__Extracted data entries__
..........

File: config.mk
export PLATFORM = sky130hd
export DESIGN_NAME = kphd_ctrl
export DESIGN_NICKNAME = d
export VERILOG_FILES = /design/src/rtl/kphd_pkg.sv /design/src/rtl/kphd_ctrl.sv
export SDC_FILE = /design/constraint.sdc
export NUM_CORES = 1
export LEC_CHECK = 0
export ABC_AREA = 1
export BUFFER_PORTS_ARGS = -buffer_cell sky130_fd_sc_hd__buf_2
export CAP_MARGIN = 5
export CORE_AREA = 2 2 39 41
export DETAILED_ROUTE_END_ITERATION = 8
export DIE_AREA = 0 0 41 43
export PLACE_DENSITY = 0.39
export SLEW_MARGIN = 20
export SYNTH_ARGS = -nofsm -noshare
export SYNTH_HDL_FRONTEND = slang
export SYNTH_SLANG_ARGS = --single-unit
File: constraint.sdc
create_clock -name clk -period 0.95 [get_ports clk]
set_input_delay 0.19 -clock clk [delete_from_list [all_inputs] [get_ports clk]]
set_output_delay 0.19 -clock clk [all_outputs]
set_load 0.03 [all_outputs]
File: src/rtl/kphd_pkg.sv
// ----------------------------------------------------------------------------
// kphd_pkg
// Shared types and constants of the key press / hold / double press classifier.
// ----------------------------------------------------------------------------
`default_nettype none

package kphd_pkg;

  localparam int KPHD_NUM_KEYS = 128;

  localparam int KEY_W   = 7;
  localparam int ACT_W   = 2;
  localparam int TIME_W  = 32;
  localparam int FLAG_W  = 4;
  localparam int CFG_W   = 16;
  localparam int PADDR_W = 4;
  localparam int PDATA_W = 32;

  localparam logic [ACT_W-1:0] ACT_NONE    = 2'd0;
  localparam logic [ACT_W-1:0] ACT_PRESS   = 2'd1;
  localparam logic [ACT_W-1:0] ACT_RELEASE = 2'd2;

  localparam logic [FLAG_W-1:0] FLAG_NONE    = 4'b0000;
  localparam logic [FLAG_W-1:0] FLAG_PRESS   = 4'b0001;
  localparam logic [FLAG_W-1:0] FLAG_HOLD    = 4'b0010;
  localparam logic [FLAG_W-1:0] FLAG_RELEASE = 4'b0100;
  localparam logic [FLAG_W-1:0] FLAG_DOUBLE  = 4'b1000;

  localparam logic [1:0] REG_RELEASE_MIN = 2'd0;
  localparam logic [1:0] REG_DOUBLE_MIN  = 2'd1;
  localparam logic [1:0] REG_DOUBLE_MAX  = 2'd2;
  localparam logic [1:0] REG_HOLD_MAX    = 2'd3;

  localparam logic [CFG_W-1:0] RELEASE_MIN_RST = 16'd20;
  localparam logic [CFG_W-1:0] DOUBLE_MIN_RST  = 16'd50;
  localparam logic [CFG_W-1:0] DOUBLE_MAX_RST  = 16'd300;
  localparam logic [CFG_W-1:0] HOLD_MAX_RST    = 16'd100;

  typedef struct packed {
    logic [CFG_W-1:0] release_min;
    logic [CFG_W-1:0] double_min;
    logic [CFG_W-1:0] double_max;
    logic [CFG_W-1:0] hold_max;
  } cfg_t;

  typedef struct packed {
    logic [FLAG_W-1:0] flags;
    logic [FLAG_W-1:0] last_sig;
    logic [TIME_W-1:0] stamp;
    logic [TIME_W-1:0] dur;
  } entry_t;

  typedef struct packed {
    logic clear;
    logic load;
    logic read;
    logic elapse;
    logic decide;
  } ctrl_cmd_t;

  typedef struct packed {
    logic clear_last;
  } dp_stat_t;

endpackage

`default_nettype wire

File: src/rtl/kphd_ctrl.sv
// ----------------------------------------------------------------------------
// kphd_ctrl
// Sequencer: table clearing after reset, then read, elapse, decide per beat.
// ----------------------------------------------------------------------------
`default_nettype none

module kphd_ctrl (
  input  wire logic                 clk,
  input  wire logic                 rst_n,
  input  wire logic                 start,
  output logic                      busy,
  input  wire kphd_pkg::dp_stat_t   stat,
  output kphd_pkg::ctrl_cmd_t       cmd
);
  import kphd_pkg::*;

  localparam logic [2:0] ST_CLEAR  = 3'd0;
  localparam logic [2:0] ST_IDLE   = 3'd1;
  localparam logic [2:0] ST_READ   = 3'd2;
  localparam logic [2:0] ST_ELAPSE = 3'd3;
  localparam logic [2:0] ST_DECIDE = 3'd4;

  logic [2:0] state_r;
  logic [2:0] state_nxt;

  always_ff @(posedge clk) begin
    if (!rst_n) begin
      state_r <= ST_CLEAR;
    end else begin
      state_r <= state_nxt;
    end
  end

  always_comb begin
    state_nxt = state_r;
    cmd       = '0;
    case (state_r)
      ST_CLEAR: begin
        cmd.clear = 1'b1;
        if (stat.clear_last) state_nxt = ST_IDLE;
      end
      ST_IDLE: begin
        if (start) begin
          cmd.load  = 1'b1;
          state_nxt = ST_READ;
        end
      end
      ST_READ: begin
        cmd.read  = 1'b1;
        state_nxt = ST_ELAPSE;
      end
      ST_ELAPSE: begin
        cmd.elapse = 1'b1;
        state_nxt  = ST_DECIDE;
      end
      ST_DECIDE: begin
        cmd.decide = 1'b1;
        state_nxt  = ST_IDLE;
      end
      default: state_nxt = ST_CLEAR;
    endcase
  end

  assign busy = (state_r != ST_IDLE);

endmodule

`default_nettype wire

..........

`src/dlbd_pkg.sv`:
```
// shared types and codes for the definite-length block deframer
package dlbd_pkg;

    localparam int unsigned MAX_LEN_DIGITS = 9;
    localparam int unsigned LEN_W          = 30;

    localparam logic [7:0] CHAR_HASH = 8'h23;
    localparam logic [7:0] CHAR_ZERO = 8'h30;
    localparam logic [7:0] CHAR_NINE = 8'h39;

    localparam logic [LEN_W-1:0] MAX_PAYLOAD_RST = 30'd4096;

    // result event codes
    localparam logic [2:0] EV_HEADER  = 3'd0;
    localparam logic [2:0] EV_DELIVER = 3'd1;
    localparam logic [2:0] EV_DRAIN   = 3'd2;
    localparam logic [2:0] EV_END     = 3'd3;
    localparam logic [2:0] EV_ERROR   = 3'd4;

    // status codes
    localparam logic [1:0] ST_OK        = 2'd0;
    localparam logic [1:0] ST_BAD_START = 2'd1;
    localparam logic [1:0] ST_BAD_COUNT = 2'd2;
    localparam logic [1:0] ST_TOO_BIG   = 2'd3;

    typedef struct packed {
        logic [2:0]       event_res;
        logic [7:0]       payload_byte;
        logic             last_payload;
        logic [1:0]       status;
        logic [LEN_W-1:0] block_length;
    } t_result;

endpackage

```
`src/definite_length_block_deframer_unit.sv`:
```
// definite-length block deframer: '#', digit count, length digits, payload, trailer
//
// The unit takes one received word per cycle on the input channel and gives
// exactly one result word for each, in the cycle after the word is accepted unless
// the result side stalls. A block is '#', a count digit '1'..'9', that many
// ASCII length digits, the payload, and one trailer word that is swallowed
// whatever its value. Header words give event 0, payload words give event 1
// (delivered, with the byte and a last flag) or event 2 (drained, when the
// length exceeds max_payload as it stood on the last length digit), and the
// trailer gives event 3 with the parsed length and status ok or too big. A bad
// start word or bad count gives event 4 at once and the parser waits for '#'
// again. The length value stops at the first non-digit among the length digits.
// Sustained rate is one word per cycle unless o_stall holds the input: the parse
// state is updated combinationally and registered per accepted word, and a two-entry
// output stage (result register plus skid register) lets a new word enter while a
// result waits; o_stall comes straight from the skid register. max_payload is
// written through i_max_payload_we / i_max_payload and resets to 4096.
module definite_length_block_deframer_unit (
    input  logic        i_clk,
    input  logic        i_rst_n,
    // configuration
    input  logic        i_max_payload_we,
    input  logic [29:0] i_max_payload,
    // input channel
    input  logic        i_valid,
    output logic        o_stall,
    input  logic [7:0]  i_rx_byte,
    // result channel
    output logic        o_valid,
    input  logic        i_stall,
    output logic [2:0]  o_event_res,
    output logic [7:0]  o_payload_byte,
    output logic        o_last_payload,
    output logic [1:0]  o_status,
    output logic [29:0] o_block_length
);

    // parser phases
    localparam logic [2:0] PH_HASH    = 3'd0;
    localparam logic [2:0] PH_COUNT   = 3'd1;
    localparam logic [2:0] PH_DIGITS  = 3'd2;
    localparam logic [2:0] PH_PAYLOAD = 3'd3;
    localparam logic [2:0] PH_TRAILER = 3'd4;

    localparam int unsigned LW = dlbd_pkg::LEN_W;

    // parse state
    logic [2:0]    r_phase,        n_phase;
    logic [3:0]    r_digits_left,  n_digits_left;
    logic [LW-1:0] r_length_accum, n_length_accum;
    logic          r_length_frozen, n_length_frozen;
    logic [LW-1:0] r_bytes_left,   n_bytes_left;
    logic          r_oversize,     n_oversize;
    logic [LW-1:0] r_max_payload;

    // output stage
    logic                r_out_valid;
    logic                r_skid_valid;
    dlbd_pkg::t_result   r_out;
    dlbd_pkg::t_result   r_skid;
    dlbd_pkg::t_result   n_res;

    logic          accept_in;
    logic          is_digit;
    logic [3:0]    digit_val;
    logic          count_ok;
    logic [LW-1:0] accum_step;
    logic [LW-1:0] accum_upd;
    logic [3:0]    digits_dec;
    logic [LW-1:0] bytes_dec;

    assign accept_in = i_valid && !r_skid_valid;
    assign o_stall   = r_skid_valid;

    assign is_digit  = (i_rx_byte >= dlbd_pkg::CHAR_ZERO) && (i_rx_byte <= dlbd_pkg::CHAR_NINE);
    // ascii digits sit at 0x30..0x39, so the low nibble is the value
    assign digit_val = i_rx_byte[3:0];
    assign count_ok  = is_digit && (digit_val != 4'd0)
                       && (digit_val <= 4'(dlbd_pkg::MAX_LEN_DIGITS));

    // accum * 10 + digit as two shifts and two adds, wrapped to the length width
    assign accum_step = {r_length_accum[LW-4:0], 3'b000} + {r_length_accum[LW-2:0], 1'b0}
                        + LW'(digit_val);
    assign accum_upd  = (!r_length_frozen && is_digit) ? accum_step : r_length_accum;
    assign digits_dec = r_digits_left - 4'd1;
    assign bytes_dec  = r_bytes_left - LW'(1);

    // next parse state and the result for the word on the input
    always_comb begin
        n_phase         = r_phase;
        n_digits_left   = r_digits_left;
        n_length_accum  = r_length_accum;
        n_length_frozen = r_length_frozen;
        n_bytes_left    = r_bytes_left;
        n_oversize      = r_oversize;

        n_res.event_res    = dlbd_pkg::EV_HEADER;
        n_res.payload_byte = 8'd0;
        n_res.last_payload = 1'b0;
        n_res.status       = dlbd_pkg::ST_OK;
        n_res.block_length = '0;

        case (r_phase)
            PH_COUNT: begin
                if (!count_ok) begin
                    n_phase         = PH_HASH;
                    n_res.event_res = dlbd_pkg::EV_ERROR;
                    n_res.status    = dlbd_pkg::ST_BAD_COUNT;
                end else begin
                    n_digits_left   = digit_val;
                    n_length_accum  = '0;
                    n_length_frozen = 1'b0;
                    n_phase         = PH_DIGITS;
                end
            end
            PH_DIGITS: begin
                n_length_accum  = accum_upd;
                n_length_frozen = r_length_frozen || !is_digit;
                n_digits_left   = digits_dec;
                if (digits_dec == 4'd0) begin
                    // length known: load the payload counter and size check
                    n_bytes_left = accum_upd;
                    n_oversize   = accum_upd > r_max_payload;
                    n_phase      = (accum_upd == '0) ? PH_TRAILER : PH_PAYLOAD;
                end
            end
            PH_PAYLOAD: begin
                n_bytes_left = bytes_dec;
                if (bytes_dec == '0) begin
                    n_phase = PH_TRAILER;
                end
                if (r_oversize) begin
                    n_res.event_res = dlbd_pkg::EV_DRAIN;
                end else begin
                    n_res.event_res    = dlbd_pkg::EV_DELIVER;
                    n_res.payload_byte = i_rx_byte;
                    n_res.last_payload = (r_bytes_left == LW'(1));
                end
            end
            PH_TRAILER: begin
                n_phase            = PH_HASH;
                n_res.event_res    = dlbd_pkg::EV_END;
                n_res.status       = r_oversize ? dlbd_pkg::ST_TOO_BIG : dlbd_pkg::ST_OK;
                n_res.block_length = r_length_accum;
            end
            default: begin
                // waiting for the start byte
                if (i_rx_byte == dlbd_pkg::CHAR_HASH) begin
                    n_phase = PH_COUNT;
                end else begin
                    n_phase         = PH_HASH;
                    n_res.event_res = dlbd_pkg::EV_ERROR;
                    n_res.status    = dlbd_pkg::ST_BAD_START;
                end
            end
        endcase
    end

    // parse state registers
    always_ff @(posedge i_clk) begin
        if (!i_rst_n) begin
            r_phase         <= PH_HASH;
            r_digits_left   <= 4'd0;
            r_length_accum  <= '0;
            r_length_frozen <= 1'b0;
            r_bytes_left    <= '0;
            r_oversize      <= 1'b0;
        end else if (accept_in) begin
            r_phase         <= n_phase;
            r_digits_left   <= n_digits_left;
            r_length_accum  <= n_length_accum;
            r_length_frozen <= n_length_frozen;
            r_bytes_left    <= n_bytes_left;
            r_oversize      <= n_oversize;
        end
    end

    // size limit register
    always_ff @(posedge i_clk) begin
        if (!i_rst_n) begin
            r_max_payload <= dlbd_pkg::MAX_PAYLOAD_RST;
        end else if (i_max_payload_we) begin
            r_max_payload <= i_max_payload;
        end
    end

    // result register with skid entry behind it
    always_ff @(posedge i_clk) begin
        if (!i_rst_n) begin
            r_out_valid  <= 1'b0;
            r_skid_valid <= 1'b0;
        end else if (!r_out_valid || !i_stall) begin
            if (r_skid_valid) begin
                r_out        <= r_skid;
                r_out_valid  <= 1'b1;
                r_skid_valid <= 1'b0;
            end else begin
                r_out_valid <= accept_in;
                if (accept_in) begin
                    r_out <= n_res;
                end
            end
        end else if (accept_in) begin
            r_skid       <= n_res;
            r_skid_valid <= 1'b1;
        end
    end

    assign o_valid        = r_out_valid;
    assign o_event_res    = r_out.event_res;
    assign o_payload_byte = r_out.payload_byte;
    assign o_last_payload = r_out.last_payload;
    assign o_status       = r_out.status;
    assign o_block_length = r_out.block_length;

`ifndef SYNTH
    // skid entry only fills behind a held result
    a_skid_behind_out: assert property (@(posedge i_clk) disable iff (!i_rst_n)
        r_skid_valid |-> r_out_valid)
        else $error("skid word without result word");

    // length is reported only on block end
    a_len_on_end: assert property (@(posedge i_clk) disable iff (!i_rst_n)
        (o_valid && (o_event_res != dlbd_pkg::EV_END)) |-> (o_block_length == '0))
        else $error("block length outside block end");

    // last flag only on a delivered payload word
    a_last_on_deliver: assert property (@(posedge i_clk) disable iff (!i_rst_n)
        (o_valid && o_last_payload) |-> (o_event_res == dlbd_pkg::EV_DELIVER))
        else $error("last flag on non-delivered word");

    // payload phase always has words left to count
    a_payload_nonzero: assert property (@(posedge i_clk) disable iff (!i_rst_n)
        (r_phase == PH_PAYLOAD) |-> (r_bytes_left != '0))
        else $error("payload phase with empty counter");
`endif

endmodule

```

..........

__Task to complete__
In the records above, find the line with "localparam logic [2:0] ST_DECIDE = 3'd4;"; write out exactly that line and each one after it, stopping after the line with "if (start) begin".

__Completed exercise__
  localparam logic [2:0] ST_DECIDE = 3'd4;

  logic [2:0] state_r;
  logic [2:0] state_nxt;

  always_ff @(posedge clk) begin
    if (!rst_n) begin
      state_r <= ST_CLEAR;
    end else begin
      state_r <= state_nxt;
    end
  end

  always_comb begin
    state_nxt = state_r;
    cmd       = '0;
    case (state_r)
      ST_CLEAR: begin
        cmd.clear = 1'b1;
        if (stat.clear_last) state_nxt = ST_IDLE;
      end
      ST_IDLE: begin
        if (start) begin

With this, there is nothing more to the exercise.